Yeah they probably arranged when they met.

If you want to go, why not just message the friend who told you and say 'hey, nice seeing you at gymnastics, <my child> would love <the cinema> if you're still going? Friday at 5pm wasn't it?'

You can’t just invite yourself like that!

Coconutter24 · 09/02/2025 18:44

Have you asked if they’d like to do anything in the holidays or suggest a place to go see if they want to? I wouldn’t mention their meet up and certainly not with a passive aggressive message or you’ll never be invited again

JudgeBread · 09/02/2025 19:04

CocoBean22 · 09/02/2025 17:00

JudgeBread

The only reason she told me about it was because I said 'Have you seen XXX lately?' To which she then replied
'Oh I'm actually seeing her next week'

Ok? I'm not sure why you think that refutes anything I've said, she's not hidden it from you when she very easily could have.
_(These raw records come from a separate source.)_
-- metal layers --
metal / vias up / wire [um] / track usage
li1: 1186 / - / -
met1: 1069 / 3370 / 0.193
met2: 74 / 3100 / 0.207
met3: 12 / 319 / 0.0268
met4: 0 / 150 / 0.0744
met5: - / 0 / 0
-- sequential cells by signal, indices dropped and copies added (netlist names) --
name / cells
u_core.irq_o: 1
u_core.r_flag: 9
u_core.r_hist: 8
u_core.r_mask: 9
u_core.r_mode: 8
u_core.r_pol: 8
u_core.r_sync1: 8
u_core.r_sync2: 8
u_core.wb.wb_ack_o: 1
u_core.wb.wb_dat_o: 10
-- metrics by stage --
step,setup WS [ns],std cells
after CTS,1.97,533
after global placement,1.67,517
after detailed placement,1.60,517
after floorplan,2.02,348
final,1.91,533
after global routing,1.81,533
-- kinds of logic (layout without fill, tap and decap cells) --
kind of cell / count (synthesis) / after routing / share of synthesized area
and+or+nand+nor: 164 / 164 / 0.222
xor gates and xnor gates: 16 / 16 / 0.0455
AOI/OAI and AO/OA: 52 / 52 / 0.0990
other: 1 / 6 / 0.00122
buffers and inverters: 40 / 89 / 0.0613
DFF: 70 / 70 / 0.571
### src/rtl/vga_rx_pkg.sv
// Shared types and constants for the VGA receive/capture block.
// Contents: lock FSM state enum, 640x480 timing defaults, counter widths and a
// saturating increment used by the line/frame measurement counters.
package vga_rx_pkg;

  typedef enum logic [1:0] {
    StSearch,
    StTrack,
    StLocked
  } rx_state_e;

  // Counter widths: 12-bit timing measurement, 10-bit pixel coordinates.
  localparam int unsigned MeasW  = 12;
  localparam int unsigned CoordW = 10;

  localparam logic [MeasW-1:0] MeasMax = '1;

  // Standard 640x480 @ 60 Hz timing (25 MHz pixel clock).
  localparam int unsigned HTotal640  = 800;
  localparam int unsigned HStart640  = 144;
  localparam int unsigned HActive640 = 640;
  localparam int unsigned VTotal480  = 525;
  localparam int unsigned VStart480  = 35;
  localparam int unsigned VActive480 = 480;

  function automatic logic [MeasW-1:0] sat_inc(input logic [MeasW-1:0] v);
    return (v == MeasMax) ? v : v + MeasW'(1);
  endfunction

endpackage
Why would she bring it up before you mentioned it? That would be a weird thing to do. She doesn't need to run her social life by you!

You're assuming you've been snubbed without just talking to these people, who are apparently your friends, to arrange your usual meeting together. Stop being passive and take the lead!

CarpetKnees · 09/02/2025 19:16

YABU.

Any individuals from a group can meet with any other individuals. Indeed, as you say you have done.
If you want to see both of these families together, then ask them / put something in the WhatsApp.

Do NOT send that ridiculous passive aggressive comment. You will make yourself look very immature.

Also, remember with friendships, sometimes they evolve. Just because you have met during school holidays over the last couple of years, doesn't mean that is going to continue forever. In fact it is very unlikely to.

SoNiceToComeHomeTo · 09/02/2025 19:23

How about asking them if they'd like to meet up during half term and suggest a couple of days?
They might ask you to join them, or they might say yes to another meetup with the three of you.
If they just say they haven't time to meet during half term, you have your answer - they don't want to see you as a three, at least at the moment.

winter8090 · 09/02/2025 19:38

I've been a similar situation and really understand how upset you are.

I don't think you should mention it. I did. I think it will just cause an atmosphere. If your friends are like mine they will continue to meet and leave you out just to prove the point that they are free to do as they wish (which of course they are)

How about pointing a positive slant on it and suggest that you all get together soon.

Your not alone in feeling how you do.

winter8090 · 09/02/2025 19:42

CarpetKnees · 09/02/2025 19:16

YABU.

Any individuals from a group can meet with any other individuals. Indeed, as you say you have done.
If you want to see both of these families together, then ask them / put something in the WhatsApp.

Do NOT send that ridiculous passive aggressive comment. You will make yourself look very immature.

Also, remember with friendships, sometimes they evolve. Just because you have met during school holidays over the last couple of years, doesn't mean that is going to continue forever. In fact it is very unlikely to.

Of course they can.

But the point is the OP usually gets invited and this time she's left out.

It's a good point that friendships do evolve.

Whistledown2 · 09/02/2025 19:57

OP some of the posters have not been kind to you here (hardly unusual🙄) so I'd like to agree with others that I think your response (hurt/upset) is normal. You feel sidelined and exclude, whether that was the intent (I'm sure it wasn't) or not, they're your very valid feelings, don't let anyone take them away from you.

I would not send a PA message. I would just arrange in the group for the next holiday meet up, ignoring the one just taken place.

I agree anyone can meet up with anyone and don't need to ask 'permission' but when you're a 'group' who does things together regularly it's a very different dynamic.